TASK:
There is one span to output from the data below: the lines starting at the line with "export CAP_MARGIN = 20" and ending at the line with "set_input_delay 25.775 -clock". Output it exactly, ends included, nothing more.

-=-=-

$ cat config.mk
export PLATFORM = sky130hd
export DESIGN_NAME = execute_cycle
export DESIGN_NICKNAME = d
export VERILOG_FILES = /design/src/rtl/execute_cycle_pkg.sv /design/src/rtl/execute_cycle_seq_divider.sv /design/src/rtl/execute_cycle.sv
export SDC_FILE = /design/constraint.sdc
export NUM_CORES = 2
export LEC_CHECK = 0
export CAP_MARGIN = 20
export CORE_MARGIN = 2
export CORE_UTILIZATION = 30
export CTS_BUF_LIST = sky130_fd_sc_hd__clkbuf_16
export CTS_CLUSTER_DIAMETER = 200
export CTS_CLUSTER_SIZE = 40
export DETAILED_ROUTE_END_ITERATION = 16
export HOLD_SLACK_MARGIN = 0.1
export PLACE_DENSITY = 0.59
export SYNTH_ARGS = -nofsm -noshare
export SYNTH_HDL_FRONTEND = slang
export SYNTH_SLANG_ARGS = --single-unit
$ cat constraint.sdc
create_clock -name clk -period 103.1 [get_ports clk]
set_clock_uncertainty 0.2 [all_clocks]
set_input_delay 25.775 -clock clk [delete_from_list [all_inputs] [get_ports clk]]
set_output_delay 25.775 -clock clk [all_outputs]
set_load 0.05 [all_outputs]
$ cat src/rtl/execute_cycle_pkg.sv
// execute_cycle_pkg: ALU op codes, NOP encoding, flag bit indices, divider states, E-M buffer type, signed div/mod helper
package execute_cycle_pkg;
  localparam logic [4:0] ALU_ADD = 5'd0, ALU_SUB = 5'd1, ALU_MUL = 5'd2, ALU_DIV = 5'd3, ALU_MOD = 5'd4,
                         ALU_CMP = 5'd5, ALU_AND = 5'd6, ALU_OR = 5'd7, ALU_NOT = 5'd8, ALU_MOV = 5'd9,
                         ALU_LSL = 5'd10, ALU_LSR = 5'd11, ALU_ASR = 5'd12;
  localparam logic [31:0] NOP = 32'h6800_0000;
  localparam int FLAG_EQ = 0, FLAG_GT = 1;
  localparam logic [3:0] RA_REG = 4'd15;
  typedef enum logic [1:0] {DIV_IDLE, DIV_BUSY, DIV_DONE} div_state_e;
  typedef struct packed {
    logic [31:0] pc;
    logic [31:0] alu_result;
    logic [31:0] op2;
    logic [31:0] instruction;
    logic        is_st;
    logic        is_ld;
    logic        is_wb;
    logic        is_call;
    logic [3:0]  rd;
  } em_t;
  localparam em_t EM_BUBBLE = '{pc: '0, alu_result: '0, op2: '0, instruction: NOP,
                                is_st: 1'b0, is_ld: 1'b0, is_wb: 1'b0, is_call: 1'b0, rd: '0};
  // {quotient, remainder}; magnitudes divided unsigned so -2^31 / -1 wraps instead of overflowing
  function automatic logic [63:0] sdivmod(input logic [31:0] a, input logic [31:0] b);
    logic [31:0] ma, mb, q, r;
    ma = a[31] ? -a : a;
    mb = b[31] ? -b : b;
    if (b == '0) return {32'hFFFF_FFFF, a};
    q = ma / mb;
    r = ma % mb;
    return {(a[31] ^ b[31]) ? -q : q, a[31] ? -r : r};
  endfunction
endpackage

-=-=-

EXPECTED ANSWER:
export CAP_MARGIN = 20
export CORE_MARGIN = 2
export CORE_UTILIZATION = 30
export CTS_BUF_LIST = sky130_fd_sc_hd__clkbuf_16
export CTS_CLUSTER_DIAMETER = 200
export CTS_CLUSTER_SIZE = 40
export DETAILED_ROUTE_END_ITERATION = 16
export HOLD_SLACK_MARGIN = 0.1
export PLACE_DENSITY = 0.59
export SYNTH_ARGS = -nofsm -noshare
export SYNTH_HDL_FRONTEND = slang
export SYNTH_SLANG_ARGS = --single-unit
$ cat constraint.sdc
create_clock -name clk -period 103.1 [get_ports clk]
set_clock_uncertainty 0.2 [all_clocks]
set_input_delay 25.775 -clock clk [delete_from_list [all_inputs] [get_ports clk]]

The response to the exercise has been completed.